Before a lively crowd gathered at the Eugene Levy Fieldhouse on the campus of Rockland Community College, the Airmont Village Board of Trustees passed a building moratorium for six months and a permanent ban on overnight parking within the village.

The building moratorium was passed to allow the village to appoint a committee to study the village’s master plan to see if it meets with current zoning needs and also to address inconsistencies contained within the Airmont Code. The Village Board also passed a ban that prohibits year-round overnight parking within the village between 2 – 6 a.m.

According to Trustee Dennis Cohen, the board has been discussing the proposed moratorium for months. “The moratorium hasn’t achieved what they (the Village Board) want to do.”

Cohen further explained that the Board had been discussing the concept for five to six months and has all but invited applicants to submit proposals before enactment of the moratorium. Approximately 80 people attended the hastily called meeting to voice their support or concerns about proposed laws. As expected, the public opinion was split down religious lines that have seemingly divided the village for decades.

Those speaking in favor of the moratorium included former Mayor Veronica Boesch who indicated the Village’s Master Plan was ten years old and it was time for the Village to study the need to update it’s Code to meet the needs of its current residents. Opposing the law was Yahuda Zorger. Mr. Zorger told the board that there would be no over-development in Airmont. Should the Board pass the law, a Court of law will decide and Airmont will lose again.

Mr. Zorger was referring to two previous lawsuits filed by the U.S. Government against the village claiming the village’s zoning code discriminates against religious groups. Both lawsuits resulted in the village paying civil fines and being forced to amend its code. Another opposing the moratorium was Grant Fern. Mr. Fern passionately told the Board that he feels threatened by his neighbors because of his religion and he is constantly watched. Ultimately the Board passed the moratorium by a 3-2 vote, with Mayor Phil Gigante casting the tie-breaking vote.

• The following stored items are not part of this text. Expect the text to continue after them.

Source: an optimization exercise on an open RTL-to-GDS flow (aim: small area and a short achievable clock period). Production flows keep margins and buffers that such runs may drop.
Power is estimated from default activity; no workload was simulated.

==> flow/design.v (excerpt) <==
module mc_fifo
#(
    parameter int WIDTH     = mc_fifo_pkg::DEF_WIDTH,
    parameter int DEPTH     = mc_fifo_pkg::DEF_DEPTH,
    parameter int CHANNELS  = mc_fifo_pkg::DEF_CHANNELS,
    parameter int AF_MARGIN = mc_fifo_pkg::DEF_AF_MARGIN,
    parameter int AE_MARGIN = mc_fifo_pkg::DEF_AE_MARGIN
) (
    input  logic                          clk,
    input  logic                          reset,
    input  logic                          write_en,
    input  logic [mc_fifo_pkg::width_of(CHANNELS)-1:0] wr_ch,
    input  logic [WIDTH-1:0]              data_in,
    input  logic                          read_en,
    input  logic [mc_fifo_pkg::width_of(CHANNELS)-1:0] rd_ch,
    input  logic                          clear_err,
    output logic [WIDTH-1:0]              data_out,
    output logic                          data_valid,
    output logic [CHANNELS-1:0]           full,
    output logic [CHANNELS-1:0]           empty,
    output logic [CHANNELS-1:0]           almost_full,
    output logic [CHANNELS-1:0]           almost_empty,
    output logic [mc_fifo_pkg::width_of(DEPTH):0]      rd_count,
    output logic [CHANNELS-1:0]           overflow,
    output logic [CHANNELS-1:0]           underflow
);
    localparam int CW = mc_fifo_pkg::width_of(CHANNELS);
    localparam int AW = mc_fifo_pkg::width_of(DEPTH);
    if ((DEPTH < 4) || ((DEPTH & (DEPTH - 1)) != 0)) begin : g_bad_depth
        $error("mc_fifo: DEPTH must be a power of two and at least 4");
    end
    if (CHANNELS < 1) begin : g_bad_channels
        $error("mc_fifo: CHANNELS must be at least 1");
    end
    if ((AF_MARGIN < 1) || (AF_MARGIN > DEPTH - 1)) begin : g_bad_af
        $error("mc_fifo: AF_MARGIN must be in 1..DEPTH-1");
    end
    if ((AE_MARGIN < 1) || (AE_MARGIN > DEPTH - 1)) begin : g_bad_ae
        $error("mc_fifo: AE_MARGIN must be in 1..DEPTH-1");
    end
    logic [CHANNELS-1:0] wr_req, rd_req, wr_acc, rd_acc;
    logic [AW-1:0]       count_lo_a [CHANNELS];
    logic [AW:0]         count_rd_a [CHANNELS];
    logic [WIDTH-1:0]    head_a  [CHANNELS];
    logic [(1<<CW)-1:0]  rd_oh;
  ...
==> flow/config.mk <==
export PLATFORM = sky130hd
export DESIGN_NAME = mc_fifo
export DESIGN_NICKNAME = mc_fifo
export VERILOG_FILES = /design/flow/design.v
export SDC_FILE = /design/flow/constraint.sdc
export NUM_CORES = 4
export LEC_CHECK = 0
export CAP_MARGIN = 20
export CORE_MARGIN = 2
export CORE_UTILIZATION = 50
export CTS_CLUSTER_DIAMETER = 70
export CTS_CLUSTER_SIZE = 30
export SETUP_SLACK_MARGIN = 1.75
export SLEW_MARGIN = 20
export SYNTH_HIERARCHICAL = 1
export SYNTH_MINIMUM_KEEP_SIZE = 0
==> flow/constraint.sdc <==
create_clock -name core_clock -period 4.0 [get_ports {clk}]
set_input_delay 0.8000 -clock core_clock [delete_from_list [all_inputs] [get_ports {clk}]]
set_output_delay 0.8000 -clock core_clock [all_outputs]
set_load 0.01 [all_outputs]
run.sh (not shown) runs the stock make flow with config.mk's settings and CLKGATE_MAP_FILE= SYNTH_SCRIPT=/design/flow/synth_recipe.tcl, a recipe that flattens the netlist after the stock synthesis.
Edit:
--- a/flow/config.mk
+++ b/flow/config.mk
@@ -11,5 +11,5 @@
 export CTS_CLUSTER_DIAMETER = 70
 export CTS_CLUSTER_SIZE = 30
-export SETUP_SLACK_MARGIN = 1.75
+export SETUP_SLACK_MARGIN = 1.65
 export SLEW_MARGIN = 20
 export SYNTH_HIERARCHICAL = 1
Setup slack improved by 0.068 ns.
Design area falls by about 2%.
Global-route usage falls by 0.49 points.
Core utilization falls by 1.1 points.
Total power falls by about 3%.
Non-clock buffer count falls by 31.
Area after synthesis stays the same.
Count of clock-buffer cells in the layout rises by 2.
Final cell count falls by 1.0%.
Edit:
--- a/flow/config.mk
+++ b/flow/config.mk
@@ -11,5 +11,5 @@
 export CTS_CLUSTER_DIAMETER = 70
 export CTS_CLUSTER_SIZE = 30
-export SETUP_SLACK_MARGIN = 1.65
+export SETUP_SLACK_MARGIN = 1.55
 export SLEW_MARGIN = 20
 export SYNTH_HIERARCHICAL = 1
Maximum frequency is lower by 1.7%.
Total power barely changes.
Synthesized area does not change.
Die area is unchanged.
Non-clock buffer count is higher by 5.
Core utilization is lower by 0.11 points.
Clock power is about the same.
No run of this note included a check of the RTL's function; only the layout flow was run.

## afterwards: timing with drivers on the ports
The flow's constraints put no driver on any port. The routed layouts listed below were extracted and timed again, unchanged, in two steps.
Step 1, drivers: a clkbuf_16 drives clk and a buf_2 each remaining input, both assumed.
Step 2 moves the port delays by t, midway between the first and last clock arrival at a register: inputs arrive t later, outputs are due t later. That takes back most of the time a late clock gives input paths.
Slacks: ideal ports / drivers / drivers and shift; pairs: ideal ports / drivers.
run | t (ns) | setup slack, ns | slew at the worst register clock pin (ns)
the first run | 0.715 | 1.574 / 1.525 / 1.052 | 0.12 / 0.12
the second run | 0.711 | 1.642 / 1.574 / 1.034 | 0.11 / 0.11
the third run | 0.720 | 1.601 / 1.536 / 0.943 | 0.11 / 0.11
After both steps setup and hold are still met in every run listed. For the third run, which loses most, drivers alone change the setup slack by -0.065 ns; drivers and shift together by -0.658 ns.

At the end of the meeting, residents had to be escorted out of the field house by Ramapo police after residents confronted those opposing the laws and a verbal altercation erupted.

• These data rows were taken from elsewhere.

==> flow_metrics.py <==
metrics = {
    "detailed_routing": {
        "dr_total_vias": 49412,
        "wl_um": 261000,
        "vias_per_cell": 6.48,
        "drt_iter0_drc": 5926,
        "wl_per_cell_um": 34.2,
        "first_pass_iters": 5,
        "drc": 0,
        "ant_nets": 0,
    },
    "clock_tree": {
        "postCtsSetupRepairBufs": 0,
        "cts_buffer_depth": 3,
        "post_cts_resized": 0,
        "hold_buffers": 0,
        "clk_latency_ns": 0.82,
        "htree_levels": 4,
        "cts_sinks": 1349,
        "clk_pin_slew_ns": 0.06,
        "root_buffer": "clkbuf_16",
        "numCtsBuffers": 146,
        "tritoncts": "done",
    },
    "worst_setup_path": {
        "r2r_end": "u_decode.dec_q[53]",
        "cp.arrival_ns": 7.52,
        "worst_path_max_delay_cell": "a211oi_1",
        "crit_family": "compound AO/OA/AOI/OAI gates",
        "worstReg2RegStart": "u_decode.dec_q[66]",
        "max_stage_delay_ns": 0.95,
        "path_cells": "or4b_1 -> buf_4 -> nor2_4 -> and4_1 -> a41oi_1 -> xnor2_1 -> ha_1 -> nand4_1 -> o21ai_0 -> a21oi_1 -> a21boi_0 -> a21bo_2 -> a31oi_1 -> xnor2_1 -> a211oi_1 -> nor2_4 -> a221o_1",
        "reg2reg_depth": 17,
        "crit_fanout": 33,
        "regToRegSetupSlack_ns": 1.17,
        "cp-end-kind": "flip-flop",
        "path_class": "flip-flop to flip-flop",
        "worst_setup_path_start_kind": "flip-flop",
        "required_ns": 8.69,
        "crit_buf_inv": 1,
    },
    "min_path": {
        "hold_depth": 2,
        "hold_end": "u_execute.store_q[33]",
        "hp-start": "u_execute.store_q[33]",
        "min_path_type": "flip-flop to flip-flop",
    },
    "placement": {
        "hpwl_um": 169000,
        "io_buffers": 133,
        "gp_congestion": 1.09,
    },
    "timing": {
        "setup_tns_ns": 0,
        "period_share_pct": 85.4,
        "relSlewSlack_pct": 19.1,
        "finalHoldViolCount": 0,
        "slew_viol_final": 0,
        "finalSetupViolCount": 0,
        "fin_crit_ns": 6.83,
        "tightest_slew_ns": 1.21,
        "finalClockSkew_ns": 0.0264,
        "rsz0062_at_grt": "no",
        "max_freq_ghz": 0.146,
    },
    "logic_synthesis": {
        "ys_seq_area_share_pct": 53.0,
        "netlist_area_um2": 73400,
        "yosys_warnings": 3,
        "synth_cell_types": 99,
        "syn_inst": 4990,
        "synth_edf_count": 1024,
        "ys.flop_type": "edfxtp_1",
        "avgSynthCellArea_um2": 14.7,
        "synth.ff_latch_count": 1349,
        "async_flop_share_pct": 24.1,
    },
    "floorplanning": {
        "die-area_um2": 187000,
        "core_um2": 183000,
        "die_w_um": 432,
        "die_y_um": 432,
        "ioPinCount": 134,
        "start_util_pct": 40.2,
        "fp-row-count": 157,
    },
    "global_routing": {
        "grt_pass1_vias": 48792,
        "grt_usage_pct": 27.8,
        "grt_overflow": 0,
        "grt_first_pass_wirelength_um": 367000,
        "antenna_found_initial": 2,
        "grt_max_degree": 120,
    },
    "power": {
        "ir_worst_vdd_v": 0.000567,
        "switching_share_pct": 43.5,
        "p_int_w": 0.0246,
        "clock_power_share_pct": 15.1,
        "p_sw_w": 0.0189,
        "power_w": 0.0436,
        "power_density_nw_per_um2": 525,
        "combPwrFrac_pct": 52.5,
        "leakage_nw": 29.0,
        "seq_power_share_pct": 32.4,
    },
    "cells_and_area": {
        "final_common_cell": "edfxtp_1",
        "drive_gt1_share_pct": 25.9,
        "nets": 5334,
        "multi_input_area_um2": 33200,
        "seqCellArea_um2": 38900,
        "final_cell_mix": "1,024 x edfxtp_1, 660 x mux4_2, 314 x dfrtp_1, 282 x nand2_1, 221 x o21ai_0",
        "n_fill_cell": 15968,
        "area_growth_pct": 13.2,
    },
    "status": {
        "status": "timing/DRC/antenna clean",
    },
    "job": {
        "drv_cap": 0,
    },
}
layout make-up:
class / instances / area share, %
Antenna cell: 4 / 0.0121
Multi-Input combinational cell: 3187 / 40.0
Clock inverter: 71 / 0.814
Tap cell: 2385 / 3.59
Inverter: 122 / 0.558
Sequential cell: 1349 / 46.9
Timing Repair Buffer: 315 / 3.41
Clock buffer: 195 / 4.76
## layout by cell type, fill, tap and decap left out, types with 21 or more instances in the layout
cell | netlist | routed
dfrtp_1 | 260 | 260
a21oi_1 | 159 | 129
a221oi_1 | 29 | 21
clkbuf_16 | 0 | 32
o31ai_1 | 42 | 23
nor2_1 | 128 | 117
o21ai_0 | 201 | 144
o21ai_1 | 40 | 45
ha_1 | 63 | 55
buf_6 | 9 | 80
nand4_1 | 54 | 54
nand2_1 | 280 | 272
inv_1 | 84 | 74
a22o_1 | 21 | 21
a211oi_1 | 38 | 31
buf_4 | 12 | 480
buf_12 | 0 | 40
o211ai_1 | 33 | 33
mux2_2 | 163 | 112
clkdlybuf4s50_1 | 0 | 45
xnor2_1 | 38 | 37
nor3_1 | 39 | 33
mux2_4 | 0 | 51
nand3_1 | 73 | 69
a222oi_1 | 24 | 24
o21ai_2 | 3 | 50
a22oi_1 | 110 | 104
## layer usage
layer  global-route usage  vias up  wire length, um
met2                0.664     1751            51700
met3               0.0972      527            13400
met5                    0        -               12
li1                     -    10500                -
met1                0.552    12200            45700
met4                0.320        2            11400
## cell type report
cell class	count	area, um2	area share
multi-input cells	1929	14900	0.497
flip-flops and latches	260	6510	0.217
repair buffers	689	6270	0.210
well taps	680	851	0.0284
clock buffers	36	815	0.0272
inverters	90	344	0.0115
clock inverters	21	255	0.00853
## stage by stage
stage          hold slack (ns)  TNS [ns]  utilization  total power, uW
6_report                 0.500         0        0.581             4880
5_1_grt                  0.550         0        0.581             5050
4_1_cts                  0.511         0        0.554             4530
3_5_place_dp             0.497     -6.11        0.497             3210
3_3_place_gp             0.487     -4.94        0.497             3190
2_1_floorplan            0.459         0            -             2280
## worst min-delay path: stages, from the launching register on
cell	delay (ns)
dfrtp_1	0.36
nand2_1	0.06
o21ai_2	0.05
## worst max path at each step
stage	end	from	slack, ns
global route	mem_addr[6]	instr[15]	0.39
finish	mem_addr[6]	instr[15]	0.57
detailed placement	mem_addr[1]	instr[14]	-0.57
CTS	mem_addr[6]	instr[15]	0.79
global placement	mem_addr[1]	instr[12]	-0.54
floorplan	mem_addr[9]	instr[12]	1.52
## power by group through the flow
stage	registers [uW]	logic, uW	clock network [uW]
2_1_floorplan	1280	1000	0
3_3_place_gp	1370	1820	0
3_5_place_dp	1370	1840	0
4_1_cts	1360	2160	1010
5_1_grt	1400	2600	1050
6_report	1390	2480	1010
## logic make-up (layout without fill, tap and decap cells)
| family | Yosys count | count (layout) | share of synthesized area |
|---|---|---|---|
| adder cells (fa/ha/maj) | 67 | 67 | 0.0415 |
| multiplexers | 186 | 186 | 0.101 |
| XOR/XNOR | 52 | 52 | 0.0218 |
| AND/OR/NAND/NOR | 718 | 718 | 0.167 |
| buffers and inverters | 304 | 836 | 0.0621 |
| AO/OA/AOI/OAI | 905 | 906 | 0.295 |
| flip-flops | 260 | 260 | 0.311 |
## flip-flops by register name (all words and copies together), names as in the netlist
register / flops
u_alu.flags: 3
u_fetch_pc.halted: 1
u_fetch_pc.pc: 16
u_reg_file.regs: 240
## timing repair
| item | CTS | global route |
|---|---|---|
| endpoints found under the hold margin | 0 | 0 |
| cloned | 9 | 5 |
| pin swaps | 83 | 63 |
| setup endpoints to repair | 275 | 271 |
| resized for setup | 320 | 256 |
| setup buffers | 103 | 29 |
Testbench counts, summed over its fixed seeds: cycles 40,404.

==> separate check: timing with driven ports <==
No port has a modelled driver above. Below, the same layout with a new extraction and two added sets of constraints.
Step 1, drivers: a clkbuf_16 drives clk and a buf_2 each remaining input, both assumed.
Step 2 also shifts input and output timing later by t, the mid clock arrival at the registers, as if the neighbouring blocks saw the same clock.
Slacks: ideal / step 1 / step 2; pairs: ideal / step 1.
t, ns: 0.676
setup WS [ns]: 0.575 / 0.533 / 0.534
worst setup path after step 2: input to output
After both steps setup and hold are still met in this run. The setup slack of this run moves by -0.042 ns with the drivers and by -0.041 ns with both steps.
From an optimization exercise on the open Yosys and OpenROAD flow, aimed at small area, a short achievable clock period and few clock cycles per item; shortcuts taken in it are not production practice.
The RTL was checked by simulation tests, not by an equivalence proof against the original design.

<file path="flow/constraint.sdc">
create_clock -name core_clock -period 16.0 [get_ports {aclk}]
set_input_delay 3.2000 -clock core_clock [delete_from_list [all_inputs] [get_ports {aclk}]]
set_output_delay 3.2000 -clock core_clock [all_outputs]
set_load 0.01 [all_outputs]
</file>
<file path="flow/config.mk">
export PLATFORM = sky130hd
export DESIGN_NAME = greedy_iou_track_association
export DESIGN_NICKNAME = greedy_iou_track_association
export VERILOG_FILES = /design/flow/design.v
export SDC_FILE = /design/flow/constraint.sdc
export NUM_CORES = 4
export LEC_CHECK = 0
export CAP_MARGIN = 20
export CORE_MARGIN = 2
export CORE_UTILIZATION = 40
export SLEW_MARGIN = 20
</file>
<file path="flow/design.v">
`timescale 1ns / 1ps
package gita_pkg;
    localparam logic OP_DET = 1'b0;
    localparam logic OP_EOF = 1'b1;
    localparam logic CFG_IOU_THRESHOLD = 1'b0;
    localparam logic CFG_MAX_MISSED    = 1'b1;
    localparam int   IDENT_BITS  = 16;
    localparam int   MISS_BITS   = 9;
    localparam logic [7:0] IOU_THRESHOLD_RST = 8'd77;
    localparam logic [7:0] MAX_MISSED_RST    = 8'd8;
endpackage
`timescale 1ns / 1ps
module greedy_iou_track_association #(
    parameter int MAX_TRACKS = 16,
    parameter int COORD_BITS = 12
) (
    input  logic                  aclk,
    input  logic                  aresetn,
    input  logic                  cfg_we,
    input  logic                  cfg_idx,
    input  logic [7:0]            cfg_wdata,
    input  logic                  s_valid,
    output logic                  s_ready,
    input  logic                  s_op,
    input  logic [COORD_BITS-1:0] s_box_x,
    input  logic [COORD_BITS-1:0] s_box_y,
    input  logic [COORD_BITS-1:0] s_box_w,
    input  logic [COORD_BITS-1:0] s_box_h,
    output logic                  m_valid,
    input  logic                  m_ready,
    output logic [15:0]           m_trk_ident,
    output logic                  m_new_track,
    output logic                  m_table_full
);
    localparam int N  = MAX_TRACKS;
    localparam int SW = (N > 1) ? $clog2(N) : 1;
    localparam int CB = COORD_BITS;
    localparam int EB = CB + 1;           
    localparam int AW = 2 * CB;           
    localparam int UW = AW + 1;           
    localparam int PW = UW + 8;           
    localparam int SB = 2 * UW + 1;       
    localparam int MB = 8;                
    localparam logic [2:0] ST_IDLE = 3'd0;
    localparam logic [2:0] ST_FLT  = 3'd1;
    localparam logic [2:0] ST_RD   = 3'd2;
    localparam logic [2:0] ST_MUL  = 3'd3;
    localparam logic [2:0] ST_THR  = 3'd4;
    localparam logic [2:0] ST_XC   = 3'd5;
    localparam logic [2:0] ST_FIN  = 3'd6;
    localparam logic [2:0] ST_AGE  = 3'd7;
    logic [N-1:0]  valid_reg, used_reg, nz_reg;
    logic [CB-1:0] tx_mem [N];
    logic [CB-1:0] ty_mem [N];
    logic [EB-1:0] tex_mem [N];
    logic [EB-1:0] tey_mem [N];
    logic [15:0]   ident_mem [N];
    logic [MB-1:0] miss_mem [N];
    logic [15:0]   next_ident_reg;
    logic [7:0]    thr_reg, maxm_reg;
    logic [2:0] state_reg, state_next;
    logic       s_ready_reg;
    logic       accept, fin_ok;
    logic [CB-1:0] dx_reg, dy_reg, dw_reg, dh_reg;
    logic [EB-1:0] dex_reg, dey_reg;
    logic          dnz_reg;
    logic [AW-1:0] area_reg;
    logic [N-1:0]  mask_reg, mask_next, pick;
    logic [SW-1:0] pick_idx, cur_reg;
    logic [CB-1:0] ox_reg, oy_reg, tw_reg, th_reg;
    logic [AW-1:0] inter_reg;
    logic [UW-1:0] uni_reg;
    logic          best_found_reg;
    logic [SW-1:0] best_slot_reg;
    logic [AW-1:0] best_inter_reg;
    logic [UW-1:0] best_union_reg;
    logic [2:0]    xc_step_reg;
    logic signed [SB-1:0] xs_reg;
    logic          qualify, sure_better, sure_worse, need_xc;
    logic          have_free;
    logic [SW-1:0] free_slot;
    assign accept  = s_valid && s_ready_reg;
    assign s_ready = s_ready_reg;
    assign fin_ok  = !m_valid || m_ready;
    always_comb begin
        for (int i = 0; i < N; i++) begin
            mask_next[i] = valid_reg[i] && !used_reg[i] && nz_reg[i] && dnz_reg &&
                           (dex_reg > EB'(tx_mem[i])) && (tex_mem[i] > EB'(dx_reg)) &&
                           (dey_reg > EB'(ty_mem[i])) && (tey_mem[i] > EB'(dy_reg));
        end
    end
    always_comb begin
        pick = mask_reg & (~mask_reg + 1'b1);
        pick_idx = '0;
        for (int i = 0; i < N; i++) if (pick[i]) pick_idx |= SW'(i);
    end
    logic [CB-1:0] rx, ry;
    logic [EB-1:0] rex, rey, sx, sy, ex, ey;
    always_comb begin
        rx = '0; ry = '0; rex = '0; rey = '0;
        for (int i = 0; i < N; i++) begin
            rx  |= tx_mem[i]  & {CB{pick[i]}};
            ry  |= ty_mem[i]  & {CB{pick[i]}};
            rex |= tex_mem[i] & {EB{pick[i]}};
            rey |= tey_mem[i] & {EB{pick[i]}};
        end
        sx = (EB'(dx_reg) > EB'(rx)) ? EB'(dx_reg) : EB'(rx);
        sy = (EB'(dy_reg) > EB'(ry)) ? EB'(dy_reg) : EB'(ry);
        ex = (dex_reg < rex) ? dex_reg : rex;
        ey = (dey_reg < rey) ? dey_reg : rey;
    end
    always_comb begin
        have_free = 1'b0;
        free_slot = '0;
        for (int i = N - 1; i >= 0; i--) begin
            if (!valid_reg[i]) begin
                have_free = 1'b1;
                free_slot = SW'(i);
            end
        end
    end
    logic [CB-1:0] ma_a, ma_b;
    logic [AW-1:0] ma_p, mi_p;
    always_comb begin
        ma_a = (state_reg == ST_FLT) ? dw_reg : tw_reg;
        ma_b = (state_reg == ST_FLT) ? dh_reg : th_reg;
        ma_p = AW'(ma_a) * AW'(ma_b);
        mi_p = AW'(ox_reg) * AW'(oy_reg);
    end
    logic [UW-1:0] mu_a;
    logic [7:0]    mu_b;
    logic [PW-1:0] mu_p;
    always_comb begin
        mu_a = uni_reg;
        mu_b = thr_reg;
        if (state_reg == ST_XC) begin
            if (xc_step_reg[0] == 1'b0) begin
                mu_a = best_union_reg;
                unique case (xc_step_reg[2:1])
                    2'd0:    mu_b = inter_reg[23:16];
                    2'd1:    mu_b = inter_reg[15:8];
                    default: mu_b = inter_reg[7:0];
                endcase
            end else begin
                mu_a = uni_reg;
                unique case (xc_step_reg[2:1])
                    2'd0:    mu_b = best_inter_reg[23:16];
                    2'd1:    mu_b = best_inter_reg[15:8];
                    default: mu_b = best_inter_reg[7:0];
                endcase
            end
        end
        mu_p = PW'(mu_a) * PW'(mu_b);
    end
    always_comb begin
        qualify     = {inter_reg, 8'd0} > mu_p;
        sure_better = (inter_reg >= best_inter_reg) && (uni_reg <= best_union_reg) &&
                      ((inter_reg != best_inter_reg) || (uni_reg != best_union_reg));
        sure_worse  = (inter_reg <= best_inter_reg) && (uni_reg >= best_union_reg);
        need_xc     = best_found_reg && !sure_better && !sure_worse;
    end
    logic take_cur;
    always_comb begin
        take_cur = 1'b0;
        if (state_reg == ST_THR)
            take_cur = qualify && (!best_found_reg || sure_better);
        else if (state_reg == ST_XC && xc_step_reg == 3'd6)
            take_cur = (xs_reg > 0);
    end
    always_comb begin
        state_next = state_reg;
        unique case (state_reg)
            ST_IDLE, ST_FIN, ST_AGE: begin
                state_next = ST_IDLE;
                if (accept) state_next = (s_op == gita_pkg::OP_EOF) ? ST_AGE : ST_FLT;
            end
            ST_FLT: begin
                if (mask_next != '0) state_next = ST_RD;
                else if (fin_ok)     state_next = ST_FIN;
            end
            ST_RD:  state_next = ST_MUL;
            ST_MUL: state_next = ST_THR;
            ST_THR: begin
                if (qualify && need_xc) state_next = ST_XC;
                else if (mask_reg != '0) state_next = ST_RD;
                else if (fin_ok) state_next = ST_FIN;
            end
            ST_XC: begin
                if (xc_step_reg == 3'd6) begin
                    if (mask_reg != '0) state_next = ST_RD;
                    else if (fin_ok) state_next = ST_FIN;
                end
            end
            default: state_next = ST_IDLE;
        endcase
    end
    always_ff @(posedge aclk) begin
        if (!aresetn) begin
            state_reg      <= ST_IDLE;
            s_ready_reg    <= 1'b1;
            valid_reg      <= '0;
            used_reg       <= '0;
            next_ident_reg <= '0;
            thr_reg        <= gita_pkg::IOU_THRESHOLD_RST;
            maxm_reg       <= gita_pkg::MAX_MISSED_RST;
            m_valid        <= 1'b0;
        end else begin
            state_reg   <= state_next;
            s_ready_reg <= (state_next == ST_IDLE) || (state_next == ST_FIN) ||
                           (state_next == ST_AGE);
            if (cfg_we) begin
                unique case (cfg_idx)
                    gita_pkg::CFG_IOU_THRESHOLD: thr_reg  <= cfg_wdata;
                    gita_pkg::CFG_MAX_MISSED:    maxm_reg <= cfg_wdata;
                    default: ;
                endcase
            end
            if (m_valid && m_ready) m_valid <= 1'b0;
            unique case (state_reg)
                ST_AGE: begin
                    for (int i = 0; i < N; i++) begin
                        if (valid_reg[i] && !used_reg[i] && (miss_mem[i] >= maxm_reg))
                            valid_reg[i] <= 1'b0;
                    end
                    used_reg <= '0;
                end
                ST_FIN: begin
                    m_valid <= 1'b1;
                    if (best_found_reg) begin
                        used_reg[best_slot_reg] <= 1'b1;
                    end else if (have_free) begin
                        valid_reg[free_slot] <= 1'b1;
                        used_reg[free_slot]  <= 1'b1;
                        next_ident_reg       <= next_ident_reg + 1'b1;
                    end
                end
                default: ;
            endcase
        end
    end
    always_ff @(posedge aclk) begin
        if (s_ready_reg) begin
            dx_reg  <= s_box_x;
            dy_reg  <= s_box_y;
            dw_reg  <= s_box_w;
            dh_reg  <= s_box_h;
            dex_reg <= EB'(s_box_x) + EB'(s_box_w);
            dey_reg <= EB'(s_box_y) + EB'(s_box_h);
            dnz_reg <= (s_box_w != '0) && (s_box_h != '0);
        end
        unique case (state_reg)
            ST_FLT: begin
                mask_reg       <= mask_next;
                area_reg       <= ma_p;
                best_found_reg <= 1'b0;
                best_inter_reg <= '0;
                best_union_reg <= UW'(1);
                best_slot_reg  <= '0;
            end
            ST_RD: begin
                mask_reg <= mask_reg & ~pick;
                cur_reg  <= pick_idx;
                ox_reg   <= CB'(ex - sx);
                oy_reg   <= CB'(ey - sy);
                tw_reg   <= CB'(rex - EB'(rx));
                th_reg   <= CB'(rey - EB'(ry));
            end
            ST_MUL: begin
                inter_reg <= mi_p;
                uni_reg   <= UW'(area_reg) + UW'(ma_p) - UW'(mi_p);
            end
            ST_THR: begin
                xc_step_reg <= '0;
                xs_reg      <= '0;
            end
            ST_XC: begin
                if (xc_step_reg != 3'd6) begin
                    xc_step_reg <= xc_step_reg + 1'b1;
                    if (xc_step_reg[0] == 1'b0)
                        xs_reg <= (xs_reg <<< 8) + SB'(mu_p);
                    else
                        xs_reg <= xs_reg - SB'(mu_p);
                end
            end
            ST_AGE: begin
                for (int i = 0; i < N; i++) begin
                    if (valid_reg[i] && !used_reg[i])
                        miss_mem[i] <= miss_mem[i] + 1'b1;
                end
            end
            ST_FIN: begin
                m_new_track  <= 1'b0;
                m_table_full <= 1'b0;
                if (best_found_reg) begin
                    tx_mem[best_slot_reg]   <= dx_reg;
                    ty_mem[best_slot_reg]   <= dy_reg;
                    tex_mem[best_slot_reg]  <= dex_reg;
                    tey_mem[best_slot_reg]  <= dey_reg;
                    nz_reg[best_slot_reg]   <= dnz_reg;
                    miss_mem[best_slot_reg] <= '0;
                    m_trk_ident <= ident_mem[best_slot_reg];
                end else if (have_free) begin
                    tx_mem[free_slot]    <= dx_reg;
                    ty_mem[free_slot]    <= dy_reg;
                    tex_mem[free_slot]   <= dex_reg;
                    tey_mem[free_slot]   <= dey_reg;
                    nz_reg[free_slot]    <= dnz_reg;
                    miss_mem[free_slot]  <= '0;
                    ident_mem[free_slot] <= next_ident_reg;
                    m_trk_ident <= next_ident_reg;
                    m_new_track <= 1'b1;
                end else begin
                    m_trk_ident  <= '0;
                    m_table_full <= 1'b1;
                end
            end
            default: ;
        endcase
        if (take_cur) begin
            best_found_reg <= 1'b1;
            best_slot_reg  <= cur_reg;
            best_inter_reg <= inter_reg;
            best_union_reg <= uni_reg;
        end
    end
endmodule
</file>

Absent from the public hearings was any indication that the Village Board conducted a review required by the New York State Environmental Quality Review Act. The law commonly known as “SEQRA” requires municipalities to make an environmental review of all “actions” defined under the regulations.

These include, adoption or amendment of a comprehensive plan and/or adoption or amendment of zoning laws and ordinances and amendments to zoning laws and ordinances. When questioned after the meeting, Village Attorney Sean Mack did not know if SEQRA was done and referred questions to the Clerk. The Village Clerk then informed that SEQRA is never done for local laws. A request made to Mayor Gigante for response to this issue has not been responded to.